Cancer Research Sharing Platform Launches at University of Chicago

Vice President Joe Biden talks with professor Robert Grossman, left, director of Center for Data Intensive Science at the University of Chicago, and Louis M. Staudt of the National Cancer Institute as they tour the Genomic Data Commons on June 6. (Robert Kozloff)Vice President Joe Biden talks with professor Robert Grossman, left, director of Center for Data Intensive Science at the University of Chicago, and Louis M. Staudt of the National Cancer Institute as they tour the Genomic Data Commons on June 6. (Robert Kozloff)

Cancer researchers will have an easier time accessing, sharing and analyzing information with the launch Monday of a new platform funded by the National Cancer Institute.

The Genomic Data Commons (GDC) initiative “provides the cancer research community with a unified data repository that enables sharing across cancer genomic studies in support of precision medicine,” according to the GDC’s website.

“This is good news in the fight against cancer,” Vice President Joe Biden said in a White House statement.
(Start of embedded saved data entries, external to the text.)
### src/sv/pbd_pkg.sv
// Shared types and constants for the pairwise beta dissimilarity block.
`timescale 1ns / 1ps

package pbd_pkg;

  localparam int ABUND_W  = 16;   // input abundance port width
  localparam int CNT_W    = 8;    // richness counters
  localparam int SUM_W    = 23;   // abundance sums
  localparam int TOT_W    = 24;   // sum of the two totals
  localparam int RSUM_W   = 9;    // sum of the two richness counts
  localparam int Q_W      = 17;   // Q1.16 dissimilarity
  localparam int QBITS    = 18;   // quotient bits, one per divider step
  localparam int STEP_W   = $clog2(QBITS);

  localparam logic [CNT_W-1:0] CNT_MAX = {CNT_W{1'b1}};
  localparam logic [SUM_W-1:0] SUM_MAX = {SUM_W{1'b1}};
  localparam logic [Q_W-1:0]   Q_ONE   = 17'd65536;

  // Accumulated statistics of one comparison.
  typedef struct packed {
    logic [CNT_W-1:0] rich_a;
    logic [CNT_W-1:0] rich_b;
    logic [CNT_W-1:0] shared;
    logic [SUM_W-1:0] min_sum;
    logic [SUM_W-1:0] tot_a;
    logic [SUM_W-1:0] tot_b;
  } acc_t;

  typedef enum logic {
    ST_IDLE,
    ST_DIV
  } state_t;

endpackage

### src/sv/pbd_accum.sv
// Per-species accumulators: richness, shared count, minimum sum and totals.
`timescale 1ns / 1ps

module pbd_accum #(
  parameter int ABUND_BITS = 16
) (
  input  logic                              clk,
  input  logic                              rst_n,
  input  logic                              take_i,
  input  logic                              last_i,
  input  logic [pbd_pkg::ABUND_W-1:0]       abund_a_i,
  input  logic [pbd_pkg::ABUND_W-1:0]       abund_b_i,
  output pbd_pkg::acc_t                     acc_o
);

  localparam int AW = (ABUND_BITS < pbd_pkg::ABUND_W) ? ABUND_BITS : pbd_pkg::ABUND_W;
  localparam logic [pbd_pkg::ABUND_W-1:0] AMASK =
    pbd_pkg::ABUND_W'((33'd1 << AW) - 33'd1);

  pbd_pkg::acc_t acc_r, acc_nxt;

  logic [pbd_pkg::ABUND_W-1:0] a_m, b_m, min_ab;
  logic                        nz_a, nz_b;

  function automatic logic [pbd_pkg::CNT_W-1:0] cnt_inc(
    input logic [pbd_pkg::CNT_W-1:0] c
  );
    return (c == pbd_pkg::CNT_MAX) ? c : c + pbd_pkg::CNT_W'(1);
  endfunction

  function automatic logic [pbd_pkg::SUM_W-1:0] sum_add(
    input logic [pbd_pkg::SUM_W-1:0]   s,
    input logic [pbd_pkg::ABUND_W-1:0] v
  );
    logic [pbd_pkg::SUM_W:0] t;
    t = {1'b0, s} + (pbd_pkg::SUM_W + 1)'(v);
    return t[pbd_pkg::SUM_W] ? pbd_pkg::SUM_MAX : t[pbd_pkg::SUM_W-1:0];
  endfunction

  always_comb begin
    a_m    = abund_a_i & AMASK;
    b_m    = abund_b_i & AMASK;
    nz_a   = |a_m;
    nz_b   = |b_m;
    min_ab = (a_m < b_m) ? a_m : b_m;

    acc_nxt = acc_r;
    if (nz_a) acc_nxt.rich_a = cnt_inc(acc_r.rich_a);
    if (nz_b) acc_nxt.rich_b = cnt_inc(acc_r.rich_b);
    if (nz_a && nz_b) begin
      acc_nxt.shared  = cnt_inc(acc_r.shared);
      acc_nxt.min_sum = sum_add(acc_r.min_sum, min_ab);
    end
    acc_nxt.tot_a = sum_add(acc_r.tot_a, a_m);
    acc_nxt.tot_b = sum_add(acc_r.tot_b, b_m);
  end

  // The updated statistics go out unregistered so the last item is included.
  assign acc_o = acc_nxt;

  always_ff @(posedge clk) begin
    if (!rst_n) begin
      acc_r <= '0;
    end else if (take_i) begin
      acc_r <= last_i ? '0 : acc_nxt;
    end
  end

endmodule

### src/sv/pbd_divser.sv
// Bit-serial restoring divider giving the Q1.16 dissimilarity 1 - 2*num/den.
`timescale 1ns / 1ps

module pbd_divser #(
  parameter int NUM_W = 8,
  parameter int DEN_W = 9
) (
  input  logic                      clk,
  input  logic                      rst_n,
  input  logic                      start_i,
  input  logic [NUM_W-1:0]          num_i,
  input  logic [DEN_W-1:0]          den_i,
  output logic                      done_o,
  output logic [pbd_pkg::Q_W-1:0]   dissim_o
);

  logic [DEN_W:0]                 rem_r, rem_nxt, rem_sel;
  logic [DEN_W-1:0]               den_r;
  logic [pbd_pkg::QBITS-1:0]      q_r, q_clip;
  logic [pbd_pkg::STEP_W-1:0]     step_r;
  logic                           busy_r;
  logic                           ge;

  // One quotient bit per cycle, most significant (weight 2^17) first.
  // The numerator never exceeds the denominator, so the remainder stays below 2*den.
  always_comb begin
    ge      = rem_r >= {1'b0, den_r};
    rem_sel = ge ? rem_r - {1'b0, den_r} : rem_r;
    rem_nxt = {rem_sel[DEN_W-1:0], 1'b0};
  end

  always_ff @(posedge clk) begin
    if (!rst_n) begin
      busy_r <= 1'b0;
      step_r <= '0;
    end else if (start_i) begin
      busy_r <= 1'b1;
      step_r <= '0;
    end else if (busy_r) begin
      step_r <= step_r + pbd_pkg::STEP_W'(1);
      if (step_r == pbd_pkg::STEP_W'(pbd_pkg::QBITS - 1)) busy_r <= 1'b0;
    end
  end

  always_ff @(posedge clk) begin
    if (start_i) begin
      rem_r <= (DEN_W + 1)'(num_i);
      den_r <= den_i;
      q_r   <= '0;
    end else if (busy_r) begin
      rem_r <= rem_nxt;
      q_r   <= {q_r[pbd_pkg::QBITS-2:0], ge};
    end
  end

  always_comb begin
    q_clip = (q_r > pbd_pkg::QBITS'(pbd_pkg::Q_ONE)) ? pbd_pkg::QBITS'(pbd_pkg::Q_ONE) : q_r;
    if (den_r == '0) begin
      dissim_o = '0;
    end else begin
      dissim_o = pbd_pkg::Q_ONE - q_clip[pbd_pkg::Q_W-1:0];
    end
  end

  assign done_o = !busy_r;

endmodule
Biden toured the GDC operations center at the University of Chicago on Monday as part of his new national effort dubbed Cancer Moonshot, which aims to increase progress in cancer research and treatment.
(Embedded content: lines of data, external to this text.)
==> src/rtl/ctk_scan.sv <==
// Input register and per-byte scan step: updates lexer state, produces up to two tokens.
module ctk_scan #(
	parameter int unsigned POSITION_BITS = ctk_pkg::POSITION_BITS_DEF
) (
	input  logic                                         clk,
	input  logic                                         arst_n,
	input  logic                                         in_valid,
	output logic                                         in_ready,
	input  logic [ctk_pkg::CHAR_W-1:0]                   in_char,
	input  logic                                         in_end,
	input  logic [ctk_pkg::NSKIP-1:0][ctk_pkg::CHAR_W-1:0] skip,
	input  logic                                         room,
	output ctk_pkg::push_t                               push
);

	logic                          valid_s1;
	logic [ctk_pkg::CHAR_W-1:0]    char_s1;
	logic                          end_s1;
	logic                          adv;

	ctk_pkg::mode_t                mode_q, mode_d;
	logic [ctk_pkg::CHAR_W-1:0]    pf_q, pf_d;
	logic [3:0]                    kp_q, kp_d;
	logic [POSITION_BITS-1:0]      pos_q, pos_d;
	logic [POSITION_BITS-1:0]      ts_q, ts_d;
	logic [ctk_pkg::VALUE_W-1:0]   acc_q, acc_d;
	logic                          sat_q, sat_d;

	ctk_pkg::res_t                 fa, fb;
	logic                          fa_v, fb_v;

	assign adv      = valid_s1 && room;
	assign in_ready = !valid_s1 || room;

	always_ff @(posedge clk or negedge arst_n) begin
		if (!arst_n) begin
			valid_s1 <= 1'b0;
		end else if (in_ready) begin
			valid_s1 <= in_valid;
		end
	end

	always_ff @(posedge clk) begin
		if (in_valid && in_ready) begin
			char_s1 <= in_char;
			end_s1  <= in_end;
		end
	end

	always_ff @(posedge clk or negedge arst_n) begin
		if (!arst_n) begin
			mode_q <= ctk_pkg::MODE_IDLE;
			pf_q   <= '0;
			kp_q   <= '0;
			pos_q  <= '0;
			ts_q   <= '0;
			acc_q  <= '0;
			sat_q  <= 1'b0;
		end else if (adv) begin
			mode_q <= mode_d;
			pf_q   <= pf_d;
			kp_q   <= kp_d;
			pos_q  <= pos_d;
			ts_q   <= ts_d;
			acc_q  <= acc_d;
			sat_q  <= sat_d;
		end
	end

	always_comb begin
		logic [ctk_pkg::CHAR_W-1:0]  c;
		logic [POSITION_BITS-1:0]    len;
		logic [POSITION_BITS-1:0]    str_start;
		logic [POSITION_BITS-1:0]    str_len;
		logic [ctk_pkg::KIND_W-1:0]  pk;
		logic [ctk_pkg::KIND_W-1:0]  sk;
		logic [34:0]                 mac;
		logic [3:0]                  kp_inc;
		logic                        done;
		logic                        skip_hit;
		ctk_pkg::res_t               flush_r;
		logic                        flush_v;

		c         = char_s1;
		len       = pos_q - ts_q;
		str_start = ts_q + POSITION_BITS'(1);
		str_len   = pos_q - ts_q - POSITION_BITS'(1);
		pk        = ctk_pkg::pair_kind(pf_q, c);
		sk        = ctk_pkg::single_kind(c);
		mac       = 35'({acc_q, 3'b000}) + 35'({acc_q, 1'b0}) + 35'(c[3:0]);
		kp_inc    = kp_q + 4'd1;
		done      = 1'b0;
		skip_hit  = (c == skip[0]) || (c == skip[1]) || (c == skip[2]) || (c == skip[3]);

		mode_d = mode_q;
		pf_d   = pf_q;
		kp_d   = kp_q;
		pos_d  = pos_q;
		ts_d   = ts_q;
		acc_d  = acc_q;
		sat_d  = sat_q;
		fa     = '0;
		fb     = '0;
		fa_v   = 1'b0;
		fb_v   = 1'b0;

		// token in progress, closed at the current position
		flush_r       = '0;
		flush_r.start = 16'(ts_q);
		flush_r.len   = 16'(len);
		flush_v       = 1'b1;
		case (mode_q)
			ctk_pkg::MODE_OP: begin
				flush_r.kind = ctk_pkg::lone_kind(pf_q);
				flush_r.len  = 16'd1;
			end
			ctk_pkg::MODE_NUMBER: begin
				flush_r.kind  = ctk_pkg::TK_NUMBER;
				flush_r.value = acc_q;
				flush_r.ovf   = sat_q;
			end
			ctk_pkg::MODE_STRING: flush_r.kind = ctk_pkg::TK_ERROR;
			ctk_pkg::MODE_NAME:   flush_r.kind = ctk_pkg::TK_NAME;
			default:              flush_v = 1'b0;
		endcase

		if (end_s1) begin
			fa      = flush_r;
			fa_v    = flush_v;
			fb.kind = ctk_pkg::TK_EOF;
			fb.start = 16'(pos_q);
			fb_v    = 1'b1;
			mode_d  = ctk_pkg::MODE_IDLE;
			pf_d    = '0;
			kp_d    = '0;
			acc_d   = '0;
			sat_d   = 1'b0;
			pos_d   = '0;
			ts_d    = '0;
		end else begin
			case (mode_q)
				ctk_pkg::MODE_OP: begin
					if (pk != ctk_pkg::TK_NONE) begin
						fa.kind  = pk;
						fa.start = 16'(ts_q);
						fa.len   = 16'd2;
						done     = 1'b1;
					end else begin
						fa = flush_r;
					end
					fa_v = 1'b1;
				end
				ctk_pkg::MODE_NUMBER: begin
					if (ctk_pkg::is_digit(c)) begin
						if (mac > 35'(ctk_pkg::NUM_MAX)) begin
							acc_d = ctk_pkg::NUM_MAX;
							sat_d = 1'b1;
						end else begin
							acc_d = mac[ctk_pkg::VALUE_W-1:0];
						end
						done = 1'b1;
					end else begin
						fa   = flush_r;
						fa_v = 1'b1;
					end
				end
				ctk_pkg::MODE_STRING: begin
					if (c == "\"") begin
						fa.kind  = ctk_pkg::TK_STRING;
						fa.start = 16'(str_start);
						fa.len   = 16'(str_len);
						fa_v     = 1'b1;
					end
					done = 1'b1;
				end
				ctk_pkg::MODE_NAME: begin
					if (kp_q != 4'd0 && c == ctk_pkg::word_char(pf_q, kp_q)) begin
						kp_d = kp_inc;
						if (kp_inc >= ctk_pkg::word_len(pf_q)) begin
							fa.kind  = (pf_q == "i") ? ctk_pkg::TK_KW_INT
								: ctk_pkg::TK_KW_RETURN;
							fa.start = 16'(ts_q);
							fa.len   = 16'(ctk_pkg::word_len(pf_q));
							fa_v     = 1'b1;
						end
						done = 1'b1;
					end else if (ctk_pkg::is_alpha(c)) begin
						kp_d = '0;
						done = 1'b1;
					end else begin
						fa   = flush_r;
						fa_v = 1'b1;
					end
				end
				default: ;
			endcase

			// a closed token or a byte not taken returns the scanner to idle before any restart
			if (fa_v) begin
				mode_d = ctk_pkg::MODE_IDLE;
				pf_d   = '0;
				kp_d   = '0;
				acc_d  = '0;
				sat_d  = 1'b0;
			end else if (!done) begin
				mode_d = ctk_pkg::MODE_IDLE;
				pf_d   = '0;
				kp_d   = '0;
				acc_d  = '0;
				sat_d  = 1'b0;
			end

			if (!done && !skip_hit) begin
				if (sk != ctk_pkg::TK_NONE) begin
					fb.kind  = sk;
					fb.start = 16'(pos_q);
					fb.len   = 16'd1;
					fb_v     = 1'b1;
				end else begin
					ts_d = pos_q;
					if (ctk_pkg::is_op_start(c)) begin
						mode_d = ctk_pkg::MODE_OP;
						pf_d   = c;
					end else if (ctk_pkg::is_digit(c)) begin
						mode_d = ctk_pkg::MODE_NUMBER;
						acc_d  = ctk_pkg::VALUE_W'(c[3:0]);
						sat_d  = 1'b0;
					end else if (c == "\"") begin
						mode_d = ctk_pkg::MODE_STRING;
					end else if (ctk_pkg::is_alpha(c)) begin
						mode_d = ctk_pkg::MODE_NAME;
						if (c == "i" || c == "r") begin
							pf_d = c;
							kp_d = 4'd1;
						end else begin
							kp_d = '0;
						end
					end else begin
						fb.kind  = ctk_pkg::TK_ERROR;
						fb.start = 16'(pos_q);
						fb.len   = 16'd1;
						fb_v     = 1'b1;
					end
				end
			end
			pos_d = pos_q + POSITION_BITS'(1);
		end
	end

	always_comb begin
		push = '0;
		if (adv) begin
			if (fa_v) begin
				push.r0      = fa;
				push.r0.last = !fb_v;
				push.r1      = fb;
				push.r1.last = 1'b1;
				push.cnt     = fb_v ? 2'd2 : 2'd1;
			end else if (fb_v) begin
				push.r0      = fb;
				push.r0.last = 1'b1;
				push.cnt     = 2'd1;
			end
		end
	end

	a_eof_last: assert property (@(posedge clk) disable iff (!arst_n)
		adv && end_s1 |-> (push.cnt == 2'd1 && push.r0.kind == ctk_pkg::TK_EOF) ||
			(push.cnt == 2'd2 && push.r1.kind == ctk_pkg::TK_EOF))
		else $error("end marker did not close with end of file");

	a_pos_restart: assert property (@(posedge clk) disable iff (!arst_n)
		adv && end_s1 |=> pos_q == '0 && mode_q == ctk_pkg::MODE_IDLE)
		else $error("position not restarted after end of file");

	a_push_room: assert property (@(posedge clk) disable iff (!arst_n)
		push.cnt != 2'd0 |-> room && valid_s1)
		else $error("tokens pushed without queue room");

endmodule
“With the launch of this new national resource, anyone can freely access raw genomic and clinical data for 12,000 patients - with more records to follow,” Biden said in the statement. “Increasing the pool of researchers who can access data and decreasing the time it takes for them to review and find new patterns in that data is critical to speeding up development of lifesaving treatments for patients.”
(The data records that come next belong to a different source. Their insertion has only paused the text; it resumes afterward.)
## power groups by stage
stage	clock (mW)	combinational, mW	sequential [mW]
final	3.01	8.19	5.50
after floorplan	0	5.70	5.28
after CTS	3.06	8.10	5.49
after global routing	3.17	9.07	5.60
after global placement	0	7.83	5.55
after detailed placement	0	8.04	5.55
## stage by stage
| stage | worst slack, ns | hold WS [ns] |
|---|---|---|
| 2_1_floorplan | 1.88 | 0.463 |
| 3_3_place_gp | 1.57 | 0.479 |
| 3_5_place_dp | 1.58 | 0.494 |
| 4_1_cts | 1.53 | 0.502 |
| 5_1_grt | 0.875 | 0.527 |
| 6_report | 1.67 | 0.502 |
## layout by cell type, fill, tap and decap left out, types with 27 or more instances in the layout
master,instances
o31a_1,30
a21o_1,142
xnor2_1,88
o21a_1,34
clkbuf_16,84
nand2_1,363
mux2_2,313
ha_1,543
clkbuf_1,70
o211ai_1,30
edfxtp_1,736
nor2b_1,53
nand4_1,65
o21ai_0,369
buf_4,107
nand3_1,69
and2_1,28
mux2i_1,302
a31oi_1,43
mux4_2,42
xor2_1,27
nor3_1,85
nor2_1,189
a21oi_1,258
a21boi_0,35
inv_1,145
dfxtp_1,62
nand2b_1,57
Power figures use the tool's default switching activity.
The platform makes genomic data from different projects, clinical trials and cancer types available to researchers in one location. Previously, that data was siloed in different locations which made sharing difficult.

“Today, making discoveries from cancer genomic data is challenging because diverse research groups analyze different cancer datasets using various methods that are not easily comparable,” GDC principal investigator Robert Grossman, professor of medicine and director of Center for Data Intensive Science at the University of Chicago, said in a news release. “The Genomic Data Commons brings together genomic datasets and analyzes the data using a common set of methods so that researchers may more easily make discoveries, and, in this sense, democratizes the analysis of large cancer genomic datasets.”

Monday’s launch of the GDC included 4.1 petabyes of data (one petabyte equals one million gigabytes) from NCI-supported research.